The American Conservative Union (ACU) reported on Sunday that tech giant YouTube deleted an ACU video covering President Donald Trump’s class-action lawsuits against, among others, Google, which owns YouTube. The ACU is prohibited from posting new content on YouTube for one week.
Two days after ACU uploaded an episode of its show America UnCanceled, on the CPAC NOW network, that featured Trump announcing his upcoming lawsuits against Facebook, Twitter, and Google, YouTube issued a strike against ACU and removed the episode. The strike prevented ACU from posting coverage of the Dallas CPAC conference, particularly Trump’s July 11 speech.
“It is clear that YouTube censored CPAC because we stood with former President Donald Trump on his lawsuit against Big Tech,” said Matt Schlapp, chairman of the ACU. “This is yet another example of Big Tech censoring content with which they disagree in order to promote the political positions they favor.”

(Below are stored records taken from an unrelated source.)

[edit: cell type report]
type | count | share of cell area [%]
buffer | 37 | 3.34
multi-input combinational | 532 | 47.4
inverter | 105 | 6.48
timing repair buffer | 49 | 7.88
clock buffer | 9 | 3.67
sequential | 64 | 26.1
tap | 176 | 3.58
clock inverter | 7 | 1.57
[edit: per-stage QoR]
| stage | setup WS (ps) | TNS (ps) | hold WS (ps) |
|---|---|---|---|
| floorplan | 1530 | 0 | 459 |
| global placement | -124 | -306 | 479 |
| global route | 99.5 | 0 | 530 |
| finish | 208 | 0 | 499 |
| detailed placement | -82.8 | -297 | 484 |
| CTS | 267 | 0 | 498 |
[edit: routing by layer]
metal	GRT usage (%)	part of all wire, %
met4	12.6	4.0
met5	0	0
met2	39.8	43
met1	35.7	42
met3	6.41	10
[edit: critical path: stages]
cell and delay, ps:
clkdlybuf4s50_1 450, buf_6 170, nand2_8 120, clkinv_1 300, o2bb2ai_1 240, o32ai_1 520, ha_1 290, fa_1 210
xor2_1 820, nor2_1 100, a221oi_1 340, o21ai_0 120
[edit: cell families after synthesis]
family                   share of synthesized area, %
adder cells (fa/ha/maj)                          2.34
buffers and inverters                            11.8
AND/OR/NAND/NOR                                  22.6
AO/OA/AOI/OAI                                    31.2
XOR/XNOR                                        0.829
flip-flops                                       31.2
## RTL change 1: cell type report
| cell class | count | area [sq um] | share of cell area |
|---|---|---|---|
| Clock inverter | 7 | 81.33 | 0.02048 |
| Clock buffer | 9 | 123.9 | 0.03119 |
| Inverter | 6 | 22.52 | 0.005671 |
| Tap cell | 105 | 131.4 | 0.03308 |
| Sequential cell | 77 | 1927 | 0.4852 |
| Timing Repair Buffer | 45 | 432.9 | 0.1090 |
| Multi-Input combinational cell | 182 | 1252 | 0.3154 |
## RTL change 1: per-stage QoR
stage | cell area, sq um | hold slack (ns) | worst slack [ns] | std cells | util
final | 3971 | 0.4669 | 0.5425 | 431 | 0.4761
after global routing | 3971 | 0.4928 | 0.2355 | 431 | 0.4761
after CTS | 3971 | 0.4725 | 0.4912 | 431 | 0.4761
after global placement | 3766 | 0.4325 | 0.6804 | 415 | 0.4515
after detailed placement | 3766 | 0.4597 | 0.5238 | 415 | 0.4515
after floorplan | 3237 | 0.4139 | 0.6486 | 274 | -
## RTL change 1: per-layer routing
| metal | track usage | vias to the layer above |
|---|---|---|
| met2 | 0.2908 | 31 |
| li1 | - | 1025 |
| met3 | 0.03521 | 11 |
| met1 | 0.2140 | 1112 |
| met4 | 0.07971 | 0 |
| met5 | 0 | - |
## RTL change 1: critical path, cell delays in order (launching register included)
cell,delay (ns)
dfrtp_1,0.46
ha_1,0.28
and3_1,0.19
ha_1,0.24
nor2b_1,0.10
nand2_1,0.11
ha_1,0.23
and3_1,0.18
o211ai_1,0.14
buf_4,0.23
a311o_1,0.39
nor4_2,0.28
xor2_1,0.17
`config.mk`:
```
export PLATFORM = sky130hd
export DESIGN_NAME = fetch_unit
export DESIGN_NICKNAME = d
export VERILOG_FILES = /design/src/rtl/fetch_pkg.sv /design/src/rtl/fetch_fifo.sv /design/src/rtl/fetch_unit.sv
export SDC_FILE = /design/constraint.sdc
export NUM_CORES = 1
export LEC_CHECK = 0
export ABC_CLOCK_PERIOD_IN_PS = 10800
export BUFFER_PORTS_ARGS = -buffer_cell sky130_fd_sc_hd__buf_2
export CAP_MARGIN = 40
export CELL_PAD_IN_SITES_DETAIL_PLACEMENT = 1
export CELL_PAD_IN_SITES_GLOBAL_PLACEMENT = 1
export CORE_MARGIN = 8
export CORE_UTILIZATION = 39
export DETAILED_ROUTE_END_ITERATION = 10
export PLACE_DENSITY_LB_ADDON = 0.05
export RECOVER_POWER = 100
export SLEW_MARGIN = 20
export SYNTH_ARGS = -nofsm -noshare
export SYNTH_HDL_FRONTEND = slang
export SYNTH_SLANG_ARGS = --single-unit
```
`constraint.sdc`:
```
create_clock -name i_clk -period 10.8 [get_ports i_clk]
set_input_delay 2.16 -clock i_clk [delete_from_list [all_inputs] [get_ports i_clk]]
set_output_delay 2.16 -clock i_clk [all_outputs]
set_load 0.02 [all_outputs]
```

Exactly what the ACU did to run afoul of YouTube’s nebulous community guidelines was unclear. The video-hosting platform cited its policy regarding “medical misinformation” regarding the COVID-19 pandemic as the reason the video was taken down.
YouTube did not specify the “medical misinformation” that the video offered, but ACU supposed it was because former President Trump referenced a study conducted by the Smith Center for Infectious Diseases & Urban Health and Saint Barnabas Medical Center that claimed that the drug hydroxychloroquine was effective in treating COVID-19.

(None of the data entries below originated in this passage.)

## src/rtl/gfx_rom_arbiter_if.sv

```systemverilog
// Bundle of signals between the fetch requesters, the arbiter and the ROM bridge.
// The arbiter takes the slave view. The fetch logic and ROM model take the master view.
interface gfx_rom_arbiter_if #(
    parameter int AW = 13,
    parameter int DW = 16
);
    logic          spr_pri;
    logic          char_req;
    logic [AW-1:0] char_addr;
    logic          char_ack;
    logic          char_valid;
    logic [DW-1:0] char_data;
    logic          spr_req;
    logic [AW-1:0] spr_addr;
    logic          spr_ack;
    logic          spr_valid;
    logic [DW-1:0] spr_data;
    logic [AW-1:0] rom_addr;
    logic          rom_rd;
    logic [DW-1:0] rom_data;
    logic          busy;

    modport slave (
        input  spr_pri, char_req, char_addr, spr_req, spr_addr, rom_data,
        output char_ack, char_valid, char_data, spr_ack, spr_valid, spr_data,
               rom_addr, rom_rd, busy
    );

    modport master (
        output spr_pri, char_req, char_addr, spr_req, spr_addr, rom_data,
        input  char_ack, char_valid, char_data, spr_ack, spr_valid, spr_data,
               rom_addr, rom_rd, busy
    );
endinterface

```

## src/rtl/gfx_rom_arbiter.sv

```systemverilog
// Two-requester arbiter for the graphics ROM read port. Lane 0 is the char fetcher and lane 1 is the sprite renderer.
// It keeps one read in flight, completes it after a fixed latency and routes the result to the lane that won the grant.
module gfx_rom_arbiter_lane #(
    parameter int DW = 16
) (
    input  logic          clk_sys,
    input  logic          reset_n,
    input  logic          grant,
    input  logic          done,
    input  logic [DW-1:0] rdata,
    output logic          ack,
    output logic          valid,
    output logic [DW-1:0] data
);
    always_ff @(posedge clk_sys or negedge reset_n) begin
        if (!reset_n) begin
            ack   <= 1'b0;
            valid <= 1'b0;
            data  <= '0;
        end else begin
            ack   <= grant;
            valid <= done;
            if (done) data <= rdata;
        end
    end
endmodule

module gfx_rom_arbiter #(
    parameter int AW      = 13,
    parameter int DW      = 16,
    parameter int LAT     = 2,
    parameter int MAXWAIT = 3
) (
    input  logic              clk_sys,
    input  logic              reset_n,
    gfx_rom_arbiter_if.slave  bus
);
    localparam int NUM_LANES = 2;
    localparam int CHR       = 0;
    localparam int SPR       = 1;

    localparam logic [0:0] S_IDLE = 1'b0;
    localparam logic [0:0] S_WAIT = 1'b1;

    localparam logic [3:0] CNT_INIT   = 4'(LAT - 1);
    localparam logic [3:0] STREAK_LIM = 4'(MAXWAIT);

    logic [0:0]                     state;
    logic [3:0]                     cnt;
    logic [3:0]                     streak;
    logic                           win;
    logic                           pick;
    logic                           start;
    logic                           finish;
    logic [NUM_LANES-1:0]           req;
    logic [NUM_LANES-1:0]           grant;
    logic [NUM_LANES-1:0]           done;
    logic [NUM_LANES-1:0]           ack;
    logic [NUM_LANES-1:0]           valid;
    logic [NUM_LANES-1:0][AW-1:0]   addr;
    logic [NUM_LANES-1:0][DW-1:0]   data;

    assign req  = {bus.spr_req, bus.char_req};
    assign addr = {bus.spr_addr, bus.char_addr};

    // The sprite wins when it is alone, when the sprite window is open, or when it has waited MAXWAIT grants.
    always_comb begin
        pick   = req[SPR] && (!req[CHR] || bus.spr_pri || (streak >= STREAK_LIM));
        start  = (state == S_IDLE) && (|req);
        finish = (state == S_WAIT) && (cnt == 4'd0);
        grant  = '0;
        done   = '0;
        for (int i = 0; i < NUM_LANES; i++) begin
            grant[i] = start  && (pick == 1'(i));
            done[i]  = finish && (win  == 1'(i));
        end
    end

    always_ff @(posedge clk_sys or negedge reset_n) begin
        if (!reset_n) begin
            state        <= S_IDLE;
            cnt          <= 4'd0;
            streak       <= 4'd0;
            win          <= 1'b0;
            bus.rom_addr <= '0;
            bus.rom_rd   <= 1'b0;
        end else begin
            bus.rom_rd <= 1'b0;
            case (state)
                S_IDLE: begin
                    if (start) begin
                        bus.rom_addr <= addr[pick];
                        bus.rom_rd   <= 1'b1;
                        win          <= pick;
                        cnt          <= CNT_INIT;
                        state        <= S_WAIT;
                        // Only a char grant that beats a waiting sprite counts toward starvation.
                        if (!pick && req[SPR])
                            streak <= (streak == 4'hF) ? streak : streak + 4'd1;
                        else
                            streak <= 4'd0;
                    end
                end
                default: begin
                    if (cnt != 4'd0) cnt <= cnt - 4'd1;
                    else             state <= S_IDLE;
                end
            endcase
        end
    end

    for (genvar g = 0; g < NUM_LANES; g++) begin : g_lane
        gfx_rom_arbiter_lane #(.DW(DW)) u_lane (
            .clk_sys (clk_sys),
            .reset_n (reset_n),
            .grant   (grant[g]),
            .done    (done[g]),
            .rdata   (bus.rom_data),
            .ack     (ack[g]),
            .valid   (valid[g]),
            .data    (data[g])
        );
    end

    assign bus.char_ack   = ack[CHR];
    assign bus.char_valid = valid[CHR];
    assign bus.char_data  = data[CHR];
    assign bus.spr_ack    = ack[SPR];
    assign bus.spr_valid  = valid[SPR];
    assign bus.spr_data   = data[SPR];
    assign bus.busy       = (state == S_WAIT);
endmodule

```

## src/flat_wrapper.sv

```systemverilog
// flat-port wrapper written by rule: the top's interface ports become plain ports
module gfx_rom_arbiter_flat 
#(
    parameter int AW      = 13,
    parameter int DW      = 16,
    parameter int LAT     = 2,
    parameter int MAXWAIT = 3
)
  (clk_sys, reset_n, bus_spr_pri, bus_char_req, bus_char_addr, bus_spr_req, bus_spr_addr, bus_rom_data, bus_char_ack, bus_char_valid, bus_char_data, bus_spr_ack, bus_spr_valid, bus_spr_data, bus_rom_addr, bus_rom_rd, bus_busy);
  gfx_rom_arbiter_if #(.AW(AW), .DW(DW)) bus_i ();
  input  logic clk_sys;
  input  logic reset_n;
  input wire logic [$bits(bus_i.spr_pri)-1:0] bus_spr_pri;
  input wire logic [$bits(bus_i.char_req)-1:0] bus_char_req;
  input wire logic [$bits(bus_i.char_addr)-1:0] bus_char_addr;
  input wire logic [$bits(bus_i.spr_req)-1:0] bus_spr_req;
  input wire logic [$bits(bus_i.spr_addr)-1:0] bus_spr_addr;
  input wire logic [$bits(bus_i.rom_data)-1:0] bus_rom_data;
  output wire logic [$bits(bus_i.char_ack)-1:0] bus_char_ack;
  output wire logic [$bits(bus_i.char_valid)-1:0] bus_char_valid;
  output wire logic [$bits(bus_i.char_data)-1:0] bus_char_data;
  output wire logic [$bits(bus_i.spr_ack)-1:0] bus_spr_ack;
  output wire logic [$bits(bus_i.spr_valid)-1:0] bus_spr_valid;
  output wire logic [$bits(bus_i.spr_data)-1:0] bus_spr_data;
  output wire logic [$bits(bus_i.rom_addr)-1:0] bus_rom_addr;
  output wire logic [$bits(bus_i.rom_rd)-1:0] bus_rom_rd;
  output wire logic [$bits(bus_i.busy)-1:0] bus_busy;
  assign bus_i.spr_pri = bus_spr_pri;
  assign bus_i.char_req = bus_char_req;
  assign bus_i.char_addr = bus_char_addr;
  assign bus_i.spr_req = bus_spr_req;
  assign bus_i.spr_addr = bus_spr_addr;
  assign bus_i.rom_data = bus_rom_data;
  assign bus_char_ack = bus_i.char_ack;
  assign bus_char_valid = bus_i.char_valid;
  assign bus_char_data = bus_i.char_data;
  assign bus_spr_ack = bus_i.spr_ack;
  assign bus_spr_valid = bus_i.spr_valid;
  assign bus_spr_data = bus_i.spr_data;
  assign bus_rom_addr = bus_i.rom_addr;
  assign bus_rom_rd = bus_i.rom_rd;
  assign bus_busy = bus_i.busy;
  gfx_rom_arbiter #(.AW(AW), .DW(DW), .LAT(LAT), .MAXWAIT(MAXWAIT)) u_core (.clk_sys(clk_sys), .reset_n(reset_n), .bus(bus_i));
endmodule
```

## config.mk

```make
export PLATFORM = sky130hd
export DESIGN_NAME = gfx_rom_arbiter_flat
export DESIGN_NICKNAME = d
export VERILOG_FILES = /design/src/rtl/gfx_rom_arbiter_if.sv /design/src/rtl/gfx_rom_arbiter.sv /design/src/flat_wrapper.sv
export SDC_FILE = /design/constraint.sdc
export NUM_CORES = 1
export LEC_CHECK = 0
export BUFFER_PORTS_ARGS = -buffer_cell sky130_fd_sc_hd__buf_2
export CAP_MARGIN = 20
export CORE_MARGIN = 10
export CORE_UTILIZATION = 48
export CTS_CLUSTER_SIZE = 25
export DETAILED_ROUTE_END_ITERATION = 16
export PLACE_DENSITY = 0.79
export RECOVER_POWER = 50
export SLEW_MARGIN = 20
export SYNTH_ARGS = -nofsm -noshare
export SYNTH_HDL_FRONTEND = slang
export SYNTH_HIERARCHICAL = 1
export SYNTH_SLANG_ARGS = --single-unit
export TNS_END_PERCENT = 20
```

## constraint.sdc

```tcl
create_clock -name clk_sys -period 2.2 [get_ports clk_sys]
set_input_delay 0.44 -clock clk_sys [delete_from_list [all_inputs] [get_ports clk_sys]]
set_output_delay 0.44 -clock clk_sys [all_outputs]
set_load 0.1 [all_outputs]
```

* Yosys cells after proc, flatten, opt, wreduce, memory -nomap -nowiden
Index checks and enable logic that the tools add are counted.
Cells by class: $add $sub $neg 2, multipliers 0, divide/modulo/power cells 0, order comparisons 2, equal/unequal tests 3, shifts and indexed selects 0, multiplexer cells 11, bitwise logic cells 3, reductions and logical operators 19
Operators by type and width (count):
- two-way mux 13 bit | 2
- two-way mux 4 bit | 5
- logical AND 1 bit | 8
- adder 4 x 1 -> 4 bit, second input constant | 1
- == test 4 bit, second input constant | 1
- >= comparator 4 x 2 -> 1 bit, second input constant | 1
- logical NOT 4 bit | 1
- two-way mux 1 bit | 4
- != test 2 bit, second input constant | 2
- AND reduction 2 bit | 2
- nonzero test 4 bit | 1
- subtractor 4 x 1 -> 4 bit, second input constant | 1
- inverter 1 bit | 3
- AND reduction 3 bit | 1
- logical NOT 1 bit | 2
- logical OR 1 bit | 2
- < comparator 1 x 2 -> 1 bit, second input constant | 1
- nonzero test 2 bit | 1
- OR reduction 2 bit | 1
Word-level totals: bits in registers 60, bits in latches 0, RAM bits 0, bits in read-only memories 0, output and inout bits 51, word-level logic and storage cells 52, memories 0

* Depth between registers and ports, before layout
Gate-level depths: netlist of run 1.
depth after elaboration 8, mapped depth 7, depth with buffers taken out 5

* Modules after synthesis
Netlist of run 1, hierarchy kept.
Modules (own cells, without submodules):
- gfx_rom_arbiter_lane | times used 2, cells an instance 36, area each 699.4 um^2, seq. area each 450.4 um^2
- gfx_rom_arbiter | times used 1, cells an instance 92, area each 1108.6 um^2, seq. area each 600.6 um^2

* Least setup slack after synthesis of run 1
Ideal clock, no wire load.
path kind register to register, from register u_core.state (netlist: u_core/bus.busy), to register u_core.g_lane[1].u_lane.data[10], arrival time 2252 ps, data required time 2074 ps, setup slack -178 ps, cell stages (with the launch flop) 6, cell sequence dfrtp_1 nand2_1 nor4b_1 buf_6 buf_12 mux2_4
Between the ends: longest elaborated chain between the ends 2
RTL lines:
- start, declared | line gfx_rom_arbiter.sv:48 | logic [0:0] state;
- start signal, assigned | line gfx_rom_arbiter.sv:81 | state <= S_IDLE;
- start signal, assigned | line gfx_rom_arbiter.sv:96 | state <= S_WAIT;
- start signal, assigned | line gfx_rom_arbiter.sv:106 | else state <= S_IDLE;
- logical AND 1 bit | line gfx_rom_arbiter.sv:70 | finish = (state == S_WAIT) && (cnt == 4'd0);
- logical AND 1 bit | line gfx_rom_arbiter.sv:75 | done[i] = finish && (win == 1'(i));
- net u_core.done[1] | line gfx_rom_arbiter.sv:57 | logic [NUM_LANES-1:0] done;
- end signal, assigned | line gfx_rom_arbiter.sv:23 | if (done) data <= rdata;
- end, declared | line gfx_rom_arbiter.sv:13 | output logic [DW-1:0] data
The timed path passes the listed nets, and every way through them passes these cells. A chain may end at the register's enable or synchronous reset.

* Final worst setup path of run 1
from register u_core.cnt[0], to register u_core.g_lane[1].u_lane.data[2]
Between the ends: longest elaborated chain between the ends 3
RTL lines:
- start, declared | line gfx_rom_arbiter.sv:49 | logic [3:0] cnt;
- start signal, assigned | line gfx_rom_arbiter.sv:105 | if (cnt != 4'd0) cnt <= cnt - 4'd1;
- logical NOT 4 bit | line gfx_rom_arbiter.sv:70
- logical AND 1 bit | line gfx_rom_arbiter.sv:70
- logical AND 1 bit | line gfx_rom_arbiter.sv:75
- net u_core.done[1] | line gfx_rom_arbiter.sv:57
The timed path passes the listed nets, and every way through them passes these cells.

==> flow_metrics.tcl, run 1 <==
set metrics [dict create \
    run_status "complete, no violations" \
    synthTopCellsByArea "dfrtp_1, mux2_4, mux2_2, and2_1, a221o_1" \
    syn_area_per_cell_um2 15.3 \
    grt_max_degree 61 \
    relSlewSlack_pct 5.62 \
    async_reset_ff_share_pct 100 \
    clk_path_buf_depth 2 \
    antenna_found_initial 0 \
    grt_pass1_vias 1935 \
    fin_nets 318 \
    die-area_um2 8510 \
    dp.cells 328 \
    die-height_um 92.3 \
    wl_met1_um 2590 \
    hpwlAfterDp_um 4530 \
    drive_gt1_share_pct 58.4 \
    fin_crit_ns 1.98 \
    postCtsSetupRepairBufs 0 \
    dr.pass1.iters 4 \
    post_cts_resize_count 0 \
    core_um2 5070 \
    crit_arrival_ns 2.19 \
    dieWidth_um 92.3 \
    crit_path_start_kind "register" \
    crit_required_ns 2.41 \
    synth_edf_count 0 \
    drt_iter0_drc 74 \
    synthesis.nets 213 \
    rsz0062_at_grt "no" \
    tightest_slew_ns 1.42 \
    drv_cap 0 \
    cts_tree "yes" \
    fin_cells 344 \
    synth-main-ff-cell "dfrtp_1" \
    grt_pass1_wl_um 9780 \
    ys_seq_elements 60 \
    cts_root_buffer "clkbuf_8" \
    ys_warn_count 6 \
    finalMaxSlewViolations 0 \
    place_congestion 0.766 \
    vias_per_cell 5.10 \
    wl_um 6090 \
    initial_utilization_pct 49.4 \
    tns_ns 0 \
    cts_buffers 9 \
    finClkSkew_ns 0.00836 \
    clk_pin_slew_ns 0.07 \
    min_path_type "input pin to register" \
    wl_per_cell_um 17.7 \
    hold_buffers 0 \
    post-route-period-util_pct 89.8 \
    synth_seq_area_share_pct 59.9 \
    cp-end-kind "register" \
    antenna_left 0 \
    yosysTopAreaCell "dfrtp_1" \
    n_antenna_cell 0 \
    clock.fmax_ghz 0.506 \
    drc 0 \
    clkSinkCount 60 \
    vias 1754 \
    route.met2.wl_um 2930 \
    ys_types 32 \
    crit_type "register to register" \
    netlist_area_um2 2510 \
    htreeDepth 3 \
    synth.top_cell.area_share_pct 59.9 \
    postSynthCellCount 164 \
    hold_violations 0 \
    clkLatencyLatePin_ns 0.33 \
    syn_to_final_growth_pct 30.1 \
    met3_length_um 466 \
    rows 26 \
    worstPathMaxFanout 13 \
    pin_count 98 \
    overflow 0 \
    setup_viol 0 \
    track_usage_pct 14.4 \
    top_layer "met4" \
    io_buffers 97 \
]
-- layer usage --
metal | global-route usage (%) | vias up
met5 | 0 | -
li1 | - | 812
met2 | 22.9 | 76
met1 | 16.8 | 856
met3 | 5.05 | 10
met4 | 7.20 | 0
-- sequential cells by signal, indices dropped and copies added (netlist names), 2 cells and up --
name / cells
u_core/g_lane.u_lane/valid: 2
u_core/g_lane.u_lane/data: 32
u_core/cnt: 4
u_core/g_lane.u_lane/ack: 2
u_core/streak: 4
u_core/bus.rom_addr: 13
-- critical path: stages (launching register included) --
cell	delay, ns
dfrtp_1	0.39
inv_1	0.09
ha_1	0.16
nand2_1	0.11
nor4b_1	0.40
buf_4	0.34
mux2_2	0.36
-- final cells by class --
class,count,area [µm²]
flip-flops and latches,60,1500
fillers,413,1810
multi-input cells,90,902
clock buffers,12,165
well taps,70,87.6
repair buffers,102,514
clock inverters,4,70.1
inverters,6,22.5
-- path summary, 6_finish.rpt --
path | startpoint | endpoint | slack [ns] | cells past startpoint
min in group asynchronous | reset_n | u_core/g_lane[1].u_lane/data[5]$_DFFE_PN0P_ | 0.52 | 2
hold / removal | bus_char_addr[9] | u_core/bus.rom_addr[9]$_DFFE_PN0P_ | 0.33 | 2
setup reg to reg | u_core/cnt[0]$_DFFE_PN0P_ | u_core/g_lane[1].u_lane/data[2]$_DFFE_PN0P_ | 0.22 | 6
setup / recovery | u_core/cnt[0]$_DFFE_PN0P_ | u_core/g_lane[1].u_lane/data[2]$_DFFE_PN0P_ | 0.22 | 6
hold reg to reg | u_core/g_lane[1].u_lane/data[3]$_DFFE_PN0P_ | u_core/g_lane[1].u_lane/data[3]$_DFFE_PN0P_ | 0.50 | 1
max in group asynchronous | reset_n | u_core/g_lane[1].u_lane/data[10]$_DFFE_PN0P_ | 0.83 | 2
-- synth_stat cells (2+ instances only) --
library cell  number
mux2_4            20
and2_1            13
dfrtp_1           60
nand2_1            4
buf_2              2
o31ai_1            2
buf_12             2
a221o_1            8
mux2_2            13
inv_1              6
nand3_1            2
buf_6              3
ha_1               2
o21ai_0            4
a221o_2            5
o21bai_1           2
-- layout by cell type, fill, tap and decap left out, drive strengths merged --
cell / n
a211oi: 2
a21o: 1
a21oi: 1
a221o: 13
a41oi: 1
and2: 14
buf: 82
bufinv: 2
clkbuf: 32
clkinv: 2
dfrtp: 60
ha: 2
inv: 6
mux2: 33
nand2: 4
nand2b: 1
nand3: 2
nand4: 1
nor3b: 1
nor4: 2
nor4b: 1
o211a: 1
o211ai: 1
o21ai: 4
o21bai: 2
o31ai: 2
or4: 1
-- cells by family (layout without fill, tap and decap cells) --
group                    after synthesis  in the layout  share of synthesized area [%]
AND/OR/NAND/NOR                       27             27                           7.09
AO/OA/AOI/OAI                         28             28                           9.83
buffers and inverters                 14            124                           4.39
adder cells (fa/ha/maj)                2              2                          0.998
flip-flops                            60             60                           59.9
multiplexers                          33             33                           17.8
-- through the flow --
step           setup WS (ns)  hold slack (ns)  cell area [µm²]  utilization, %
3_3_place_gp           0.376            0.468             3060            60.2
5_1_grt                0.112            0.336             3260            64.3
3_5_place_dp           0.277            0.466             3060            60.2
2_1_floorplan          0.153            0.144             2510               -
6_report               0.223            0.333             3260            64.3
4_1_cts                0.275            0.106             3290            64.9
Power of run 1 is not shown: default switching activity piles up to over one toggle a cycle in this logic, so the estimate is an artifact.
==> run 2, diff against run 1 <==
--- a/config.mk
+++ b/config.mk
@@ -9,6 +9,7 @@
 export CAP_MARGIN = 20
 export CORE_MARGIN = 10
 export CORE_UTILIZATION = 48
+export CTS_CLUSTER_DIAMETER = 80
 export CTS_CLUSTER_SIZE = 25
 export DETAILED_ROUTE_END_ITERATION = 16
 export PLACE_DENSITY = 0.79
==> constraint.sdc (replaced) <==
create_clock -name clk_sys -period 2 [get_ports clk_sys]
set_input_delay 0.4 -clock clk_sys [delete_from_list [all_inputs] [get_ports clk_sys]]
set_output_delay 0.4 -clock clk_sys [all_outputs]
set_load 0.005 [all_outputs]
==> run 2 against run 1 <==
Net effect: sequential cell count stayed put; utilization shrank 1.2 points; sequential share of layout area rose by 0.84 points; worst setup slack worse by 0.10 ns; hold slack got worse by 0.034 ns.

Trump himself took hydroxychloroquine when he was diagnosed with COVID-19 in October of 2020.
Trump also announced plans last week to sue Facebook, Twitter, and YouTube for banning him on their platforms after the January 6 protests at the Capitol building in Washington.
Twitter — which was largely how Trump communicated directly with the public during his administration — explained that two tweets of the former president posted January 8 ran afoul of their Glorification of Violence Policy. One tweet referenced his supporters and said they would continue to have a voice in American politics and the second simply said he would not be attending the inauguration on January 20.
How does any of that “glorify violence”?
A more reasonable explanation as to why YouTube chose to censor the ACU was its announcement last Wednesday that it too planned to join in the lawsuits against the big tech oligopoly’s assault on the free speech of Americans.
“It is my honor to stand alongside President Trump and the brave citizens from across the country who had the courage to stand up to Big Tech, even though they have little power, except for their rights enshrined in the Constitution, including the First Amendment, which is the birthright of every American,” Schlapp said. “This lawsuit will break the stranglehold Big Tech has over our freedom to speak.”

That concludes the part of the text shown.